I actually managed to solve it in this case though, other than the first 19 files, every 20 files were the same, so it was easy to weed them out. But I would still like to know how to do this for the future as well for times when it might not be as easy. And yes, the files were named in increasing numbers.
 
And I will ask what is causing or creating all of the image duplications/rows of image duplications?

Software, procedural, human error?

Determine if there are ways, if any, to prevent or limit the image duplications.

Not sure what controls may be available with respect to the animation process being used.

Just a thought.
 
And I will ask what is causing or creating all of the image duplications/rows of image duplications?

Software, procedural, human error?

Determine if there are ways, if any, to prevent or limit the image duplications.

Not sure what controls may be available with respect to the animation process being used.

Just a thought.

They are extracted frames from the animation.

Bitmaps is not "a file format" but describe a group of many different file formats - including bmp, jpg, tiff, webp and many more, while image formats like svg, emf, dxf does not describe bitmaps images.

Let be honest here, nobody is going to be referring to a PNG or JPG when they call something a "bitmap file" unless they are being very technical on the basic concepts of images being stored instead of talking about "what kind of image file" like you asked, but if you really need me to say it, they are BMP format.
 
Extracted frames....

Not a graphics artist, producer, etc. (full disclosure) so I can only wonder about and ask what, why, and how are those frames being extracted?

Overall, I would expect that there is some editorial purpose in extracting frames.

However, I would also expect that sometimes such extractions would not be needed and thus extraction per se would turned off or otherwise disabled.

= = = =

Also: It is important to know the file type if the end expectation is to identify and remove the duplicate files.

Removing duplicate files is a separate process that can be managed by any number of file management applications, utility programs, or even scripts via Powershell.

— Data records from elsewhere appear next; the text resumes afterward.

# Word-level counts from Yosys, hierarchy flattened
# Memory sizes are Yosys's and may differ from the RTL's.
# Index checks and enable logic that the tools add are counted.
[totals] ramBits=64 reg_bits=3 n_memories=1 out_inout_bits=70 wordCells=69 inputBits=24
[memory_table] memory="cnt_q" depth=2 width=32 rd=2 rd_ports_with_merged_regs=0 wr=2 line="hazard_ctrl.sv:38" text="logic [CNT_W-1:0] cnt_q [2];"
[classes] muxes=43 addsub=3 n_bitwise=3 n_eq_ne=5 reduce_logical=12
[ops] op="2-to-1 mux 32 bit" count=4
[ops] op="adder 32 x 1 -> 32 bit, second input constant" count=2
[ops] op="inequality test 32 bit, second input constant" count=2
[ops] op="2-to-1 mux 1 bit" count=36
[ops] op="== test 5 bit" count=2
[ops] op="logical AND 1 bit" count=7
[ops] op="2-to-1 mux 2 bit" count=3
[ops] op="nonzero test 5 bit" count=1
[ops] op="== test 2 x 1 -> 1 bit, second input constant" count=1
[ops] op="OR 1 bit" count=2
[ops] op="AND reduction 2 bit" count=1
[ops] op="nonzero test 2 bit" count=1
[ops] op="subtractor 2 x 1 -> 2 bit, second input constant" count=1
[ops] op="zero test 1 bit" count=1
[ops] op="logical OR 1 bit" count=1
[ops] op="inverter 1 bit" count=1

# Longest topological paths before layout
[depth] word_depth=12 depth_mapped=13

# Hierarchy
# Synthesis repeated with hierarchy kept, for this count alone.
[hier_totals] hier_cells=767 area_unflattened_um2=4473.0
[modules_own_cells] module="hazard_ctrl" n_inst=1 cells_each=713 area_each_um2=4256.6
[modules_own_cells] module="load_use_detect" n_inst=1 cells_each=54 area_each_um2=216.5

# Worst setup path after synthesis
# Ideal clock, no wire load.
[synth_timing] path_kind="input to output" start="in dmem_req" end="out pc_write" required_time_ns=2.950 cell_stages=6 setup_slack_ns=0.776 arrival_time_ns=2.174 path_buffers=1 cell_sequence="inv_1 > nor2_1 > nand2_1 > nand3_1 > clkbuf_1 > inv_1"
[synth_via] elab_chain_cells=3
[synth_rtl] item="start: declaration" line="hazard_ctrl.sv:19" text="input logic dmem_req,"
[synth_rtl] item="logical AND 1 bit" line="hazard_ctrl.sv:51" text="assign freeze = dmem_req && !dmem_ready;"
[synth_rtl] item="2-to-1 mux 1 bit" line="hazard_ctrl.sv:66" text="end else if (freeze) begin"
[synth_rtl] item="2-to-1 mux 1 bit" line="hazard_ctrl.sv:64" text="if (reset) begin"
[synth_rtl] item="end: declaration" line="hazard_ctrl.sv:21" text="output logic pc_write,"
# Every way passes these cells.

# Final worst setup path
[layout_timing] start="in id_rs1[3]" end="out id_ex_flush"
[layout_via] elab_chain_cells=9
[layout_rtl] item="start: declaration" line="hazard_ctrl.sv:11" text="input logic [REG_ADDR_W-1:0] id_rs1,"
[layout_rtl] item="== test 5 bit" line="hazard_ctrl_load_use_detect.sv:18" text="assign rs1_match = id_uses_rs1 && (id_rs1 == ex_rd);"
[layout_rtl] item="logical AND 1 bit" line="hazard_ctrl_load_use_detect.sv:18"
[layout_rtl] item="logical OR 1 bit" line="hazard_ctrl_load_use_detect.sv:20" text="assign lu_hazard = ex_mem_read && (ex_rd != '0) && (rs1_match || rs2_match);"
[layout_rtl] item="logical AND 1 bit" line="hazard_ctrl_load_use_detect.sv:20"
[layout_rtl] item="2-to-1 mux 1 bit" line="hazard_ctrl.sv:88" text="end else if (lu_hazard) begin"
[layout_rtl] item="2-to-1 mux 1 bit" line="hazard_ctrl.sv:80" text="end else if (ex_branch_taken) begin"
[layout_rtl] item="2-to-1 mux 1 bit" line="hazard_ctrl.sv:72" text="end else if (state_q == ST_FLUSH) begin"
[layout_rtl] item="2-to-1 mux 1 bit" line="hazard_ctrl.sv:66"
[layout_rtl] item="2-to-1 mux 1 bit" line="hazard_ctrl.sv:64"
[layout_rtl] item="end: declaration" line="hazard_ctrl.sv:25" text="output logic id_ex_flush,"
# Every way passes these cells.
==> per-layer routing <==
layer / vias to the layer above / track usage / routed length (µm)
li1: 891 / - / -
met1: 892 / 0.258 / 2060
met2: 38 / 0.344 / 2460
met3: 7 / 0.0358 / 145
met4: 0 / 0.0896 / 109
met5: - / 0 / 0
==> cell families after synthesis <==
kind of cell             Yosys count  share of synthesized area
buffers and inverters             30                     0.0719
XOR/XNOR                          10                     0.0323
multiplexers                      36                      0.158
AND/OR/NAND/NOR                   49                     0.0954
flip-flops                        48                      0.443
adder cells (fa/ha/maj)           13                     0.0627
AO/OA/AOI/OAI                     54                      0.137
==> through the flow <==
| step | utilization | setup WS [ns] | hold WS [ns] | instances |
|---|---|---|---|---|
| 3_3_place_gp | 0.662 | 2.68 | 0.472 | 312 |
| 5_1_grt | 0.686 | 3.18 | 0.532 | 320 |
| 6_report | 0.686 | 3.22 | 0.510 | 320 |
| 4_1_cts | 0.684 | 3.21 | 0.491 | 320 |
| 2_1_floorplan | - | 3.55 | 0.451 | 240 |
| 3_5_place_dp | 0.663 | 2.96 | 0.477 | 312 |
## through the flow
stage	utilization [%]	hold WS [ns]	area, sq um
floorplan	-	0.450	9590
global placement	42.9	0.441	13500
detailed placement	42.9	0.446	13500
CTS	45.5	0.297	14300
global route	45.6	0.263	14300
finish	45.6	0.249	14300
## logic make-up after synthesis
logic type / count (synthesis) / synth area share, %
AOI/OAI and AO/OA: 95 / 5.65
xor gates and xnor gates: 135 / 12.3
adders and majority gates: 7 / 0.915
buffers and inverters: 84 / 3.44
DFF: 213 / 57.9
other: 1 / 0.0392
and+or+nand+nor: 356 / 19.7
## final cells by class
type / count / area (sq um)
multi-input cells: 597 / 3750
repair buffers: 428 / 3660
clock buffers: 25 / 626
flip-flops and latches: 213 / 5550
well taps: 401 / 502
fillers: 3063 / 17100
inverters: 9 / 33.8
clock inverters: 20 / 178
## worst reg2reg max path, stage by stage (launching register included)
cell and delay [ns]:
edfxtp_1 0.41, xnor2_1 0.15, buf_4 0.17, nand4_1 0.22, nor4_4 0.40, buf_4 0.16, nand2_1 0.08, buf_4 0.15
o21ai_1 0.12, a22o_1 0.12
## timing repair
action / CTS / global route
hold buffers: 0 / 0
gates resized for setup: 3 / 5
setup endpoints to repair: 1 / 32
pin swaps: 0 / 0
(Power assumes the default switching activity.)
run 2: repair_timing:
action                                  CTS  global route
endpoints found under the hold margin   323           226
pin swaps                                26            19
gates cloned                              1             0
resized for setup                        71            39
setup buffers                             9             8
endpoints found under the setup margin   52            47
**config.mk**
```make
export PLATFORM = sky130hd
export DESIGN_NAME = instr_sequencer_flat
export DESIGN_NICKNAME = d
export VERILOG_FILES = /design/src/rtl/seq_pkg.sv /design/src/rtl/instr_sequencer_if.sv /design/src/rtl/instr_imm_gen.sv /design/src/rtl/instr_sequencer.sv /design/src/flat_wrapper.sv
export SDC_FILE = /design/constraint.sdc
export NUM_CORES = 1
export LEC_CHECK = 0
export ABC_CLOCK_PERIOD_IN_PS = 4300
export CAP_MARGIN = 20
export CORE_MARGIN = 1.5
export CORE_UTILIZATION = 50
export DETAILED_ROUTE_END_ITERATION = 16
export GPL_ROUTABILITY_DRIVEN = 1
export PLACE_DENSITY = 0.95
export REMOVE_ABC_BUFFERS = 1
export SLEW_MARGIN = 20
export SYNTH_ARGS = -nofsm -noshare
export SYNTH_HDL_FRONTEND = slang
export SYNTH_HIERARCHICAL = 1
export SYNTH_SLANG_ARGS = --single-unit
```
**constraint.sdc**
```tcl
create_clock -name clk -period 4.3 [get_ports clk]
set_input_delay 0.86 -clock clk [delete_from_list [all_inputs] [get_ports clk]]
set_output_delay 0.86 -clock clk [all_outputs]
set_load 0.05 [all_outputs]
```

So there are two immediate paths: 1) Prevent the duplications from happening, and 2) use file management methods to find and remove the duplicates.
 
Let be honest here, nobody is going to . . . .
Ok, you've probably right. Why not simply say "bmp" file type and also what resolution and color space?

Also - when you use the term "identical" - have you checked the frames to see if there can be pixels within that is slightly different from previous frame (i.e. use image editor like Gimp, put the two images as different layers, then use "different" blend option on top layer and after that merge down and then put maximum gamma adjustment to reveal any differences) ?
 
Well, since I saw that the frames that look similar all had the same hashes I assumed they must be the exact same image, since even if a single pixel was different the hash would be completely different wouldn't it?